Znowu mnie okradają Dlaczego ja? Boże, pomóż!

Przypomniałam sobie tamtą noc, ciosy, wulgaryzmy, bezradność I nagle wściekłam się. Na siebie, na biernych pasażerów, na tych małych bandziorów.

W trudnych sytuacjach zawsze pomagały mi cukierki. Kilka kostek i rozwiązanie przychodzi samo.

Tym razem też sięgnęłam do torebki, ale natknęłam się na paralizator.

Nie wiem, co mnie wtedy podkusiło. Włączyłam go i gdy bandyta stanął przede mną, uderzyłam go w brzuch, prosto w splot słoneczny, pod głupi nadruk na koszulce.

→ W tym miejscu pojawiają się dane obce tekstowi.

File: src/sv/svt_ctrl.sv
// Controller state machine for the snapshot version tracker.
// Depends on svt_pkg; drives svt_datapath through svt_cmd_t.
module svt_ctrl (
  input  logic              clk,
  input  logic              rst,
  input  logic              in_valid,
  output logic              in_ready,
  input  svt_pkg::svt_sts_t sts,
  output svt_pkg::svt_cmd_t cmd
);
  import svt_pkg::*;

  fsm_state_t state, state_next;

  always_ff @(posedge clk) begin
    if (rst) begin
      state <= S_IDLE;
    end else begin
      state <= state_next;
    end
  end

  always_comb begin
    state_next = state;
    in_ready   = 1'b0;
    cmd        = '0;
    cmd.ptr_op = PTR_HOLD;
    cmd.wr_sel = WR_APPEND;

    unique case (state)
      S_IDLE: begin
        in_ready = 1'b1;
        if (in_valid) begin
          cmd.load_in = 1'b1;
          state_next  = S_DISP;
        end
      end

      S_DISP: begin
        priority case (sts.command)
          CMD_REGISTER: begin
            cmd.ptr_op = PTR_LAST;
            state_next = S_REG;
          end
          CMD_UNREGISTER: begin
            cmd.ptr_op = PTR_ZERO;
            state_next = S_UNR_SRCH;
          end
          default: begin
            cmd.ptr_op = PTR_ZERO;
            state_next = S_Q_SRCH;
          end
        endcase
      end

      S_REG: begin
        if (sts.slot_free) begin
          cmd.emit      = 1'b1;
          cmd.emit_last = 1'b1;
          state_next    = S_IDLE;
          priority if (sts.full) begin
            cmd.emit_status = STS_LIST_FULL;
          end else if (!sts.cnt_zero && sts.below_last) begin
            cmd.emit_status = STS_OUT_OF_ORDER;
          end else begin
            cmd.emit_status = STS_OK;
            cmd.wr_en       = 1'b1;
            cmd.cnt_inc     = 1'b1;
          end
        end
      end

      S_UNR_SRCH: begin
        priority if (sts.at_end) begin
          if (sts.slot_free) begin
            cmd.emit        = 1'b1;
            cmd.emit_status = STS_NOT_REG;
            cmd.emit_last   = 1'b1;
            state_next      = S_IDLE;
          end
        end else if (sts.hit) begin
          cmd.ptr_op = PTR_INC;
          state_next = S_UNR_SHIFT;
        end else begin
          cmd.ptr_op = PTR_INC;
        end
      end

      S_UNR_SHIFT: begin
        if (!sts.at_end) begin
          cmd.wr_en  = 1'b1;
          cmd.wr_sel = WR_SHIFT;
          cmd.ptr_op = PTR_INC;
        end else if (sts.slot_free) begin
          cmd.emit        = 1'b1;
          cmd.emit_status = STS_OK;
          cmd.emit_last   = 1'b1;
          cmd.cnt_dec     = 1'b1;
          state_next      = S_IDLE;
        end
      end

      S_Q_SRCH: begin
        priority if (sts.bad_range) begin
          if (sts.slot_free) begin
            cmd.emit        = 1'b1;
            cmd.emit_status = STS_BAD_RANGE;
            cmd.emit_last   = 1'b1;
            state_next      = S_IDLE;
          end
        end else if (sts.at_end || (!sts.rd_lt_seq && sts.nxt_le_rd)) begin
          if (sts.slot_free) begin
            cmd.emit           = 1'b1;
            cmd.emit_status    = STS_OK;
            cmd.emit_removable = 1'b1;
            cmd.emit_last      = 1'b1;
            state_next         = S_IDLE;
          end
        end else if (sts.rd_lt_seq) begin
          cmd.ptr_op = PTR_INC;
        end else begin
          cmd.pend_load = 1'b1;
          cmd.k_first   = 1'b1;
          cmd.ptr_op    = PTR_INC;
          state_next    = S_Q_EMIT;
        end
      end

      S_Q_EMIT: begin
        priority if (sts.at_end || sts.rd_gt_nxt || sts.k_max) begin
          if (sts.slot_free) begin
            cmd.emit        = 1'b1;
            cmd.emit_status = STS_OK;
            cmd.emit_snap   = 1'b1;
            cmd.emit_last   = 1'b1;
            state_next      = S_IDLE;
          end
        end else if (sts.dup) begin
          cmd.ptr_op = PTR_INC;
        end else if (sts.slot_free) begin
          cmd.emit        = 1'b1;
          cmd.emit_status = STS_OK;
          cmd.emit_snap   = 1'b1;
          cmd.pend_load   = 1'b1;
          cmd.k_inc       = 1'b1;
          cmd.ptr_op      = PTR_INC;
        end
      end

      default: begin
        state_next = S_IDLE;
      end
    endcase
  end

endmodule

File: src/sv/snapshot_version_tracker_core.sv
// Top level of the snapshot version tracker: sorted list of active snapshots.
// Depends on svt_pkg, svt_ctrl and svt_datapath.
//
//  channel | signals                      | payload
//  --------+------------------------------+---------------------------------------
//  in      | in_valid / in_ready          | in_item  (command, seq_value, next_commit)
//  out     | out_valid / out_ready        | out_item (status, removable,
//          |                              |           blocking_snapshot, last)
//
// One item at a time. Accept and dispatch come first, then the walk
// over the list memory runs at one entry per cycle through its single
// registered read port, but for the pauses on the output register below.
// Synchronous active-high reset empties the list (count to zero) at once;
// no clearing pass. A held result in the output register does not block
// accepting the next item; the walk only pauses when it has a new result
// and the output register is still occupied.
module snapshot_version_tracker_core #(
  parameter int LIST_DEPTH = 32
) (
  input  logic               clk,
  input  logic               rst,
  input  logic               in_valid,
  output logic               in_ready,
  input  svt_pkg::in_item_t  in_item,
  output logic               out_valid,
  input  logic               out_ready,
  output svt_pkg::out_item_t out_item
);
  import svt_pkg::*;

  svt_cmd_t ctl_cmd;  // controller commands
  svt_sts_t dp_sts;   // datapath flags

  svt_ctrl u_ctrl (
    .clk      (clk),
    .rst      (rst),
    .in_valid (in_valid),
    .in_ready (in_ready),
    .sts      (dp_sts),
    .cmd      (ctl_cmd)
  );

  svt_datapath #(
    .LIST_DEPTH (LIST_DEPTH)
  ) u_dp (
    .clk       (clk),
    .rst       (rst),
    .in_item   (in_item),
    .cmd       (ctl_cmd),
    .sts       (dp_sts),
    .out_valid (out_valid),
    .out_ready (out_ready),
    .out_item  (out_item)
  );

  // a result is only written into a free output slot
  a_emit_slot: assert property (@(posedge clk) disable iff (rst)
    ctl_cmd.emit |-> dp_sts.slot_free)
    else $error("result written over an untaken output");

  // never append to a full list
  a_no_overfill: assert property (@(posedge clk) disable iff (rst)
    ctl_cmd.cnt_inc |-> !dp_sts.full)
    else $error("append on full list");

  // never remove from an empty list
  a_no_underflow: assert property (@(posedge clk) disable iff (rst)
    ctl_cmd.cnt_dec |-> !dp_sts.cnt_zero)
    else $error("remove on empty list");

  // final result of an item returns the block to accepting
  a_last_frees: assert property (@(posedge clk) disable iff (rst)
    (ctl_cmd.emit && ctl_cmd.emit_last) |=> in_ready)
    else $error("block not ready after final result");

  // an accepted item keeps the block busy
  a_accept_busy: assert property (@(posedge clk) disable iff (rst)
    (in_valid && in_ready) |=> !in_ready)
    else $error("ready right after accept");

endmodule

Rycząc, upadł, drgając. Nikt nie zrozumiał, co się stało. gwałtownie schowałam paralizator, udając przestraszoną. Tylko sąsiad lekko kaszlnął, ukrywając uśmiech.

Drugi bandyta podbiegł do kolegi dostał porażenie w szyję.

Kierowca, szybki jak błyskawica, zatrzymał autobus i obezwładnił trzeciego. Pasażerowie pomogli ich związać.

Policja nie mogła uwierzyć, iż schwytaniem przestępców zajęła się pulchna kobieta w kwiecistej bluzce i śmiesznych kokardach.

W pracy nie wspomniałam ani słowem o zdarzeniu. Tylko nagle zauważyłam, iż z serca zniknął ten stary strach. Po raz pierwszy od lat spokojnie szłam ciemną ulicą.

Dostałam nagrodę za zatrzymanie niebezpiecznych przestępców ku zaskoczeniu wszystkich w sklepie.

Kapitan policji, który wręczał mi dyplom, długo trzymał moją dłoń, patrząc w niebieskie, zmysłowe oczy. I wiecie, co ciekawe? Wcale nie zwrócił uwagi na moje krzykliwe ubranie czy pierścionki. Widział po prostu kobietę.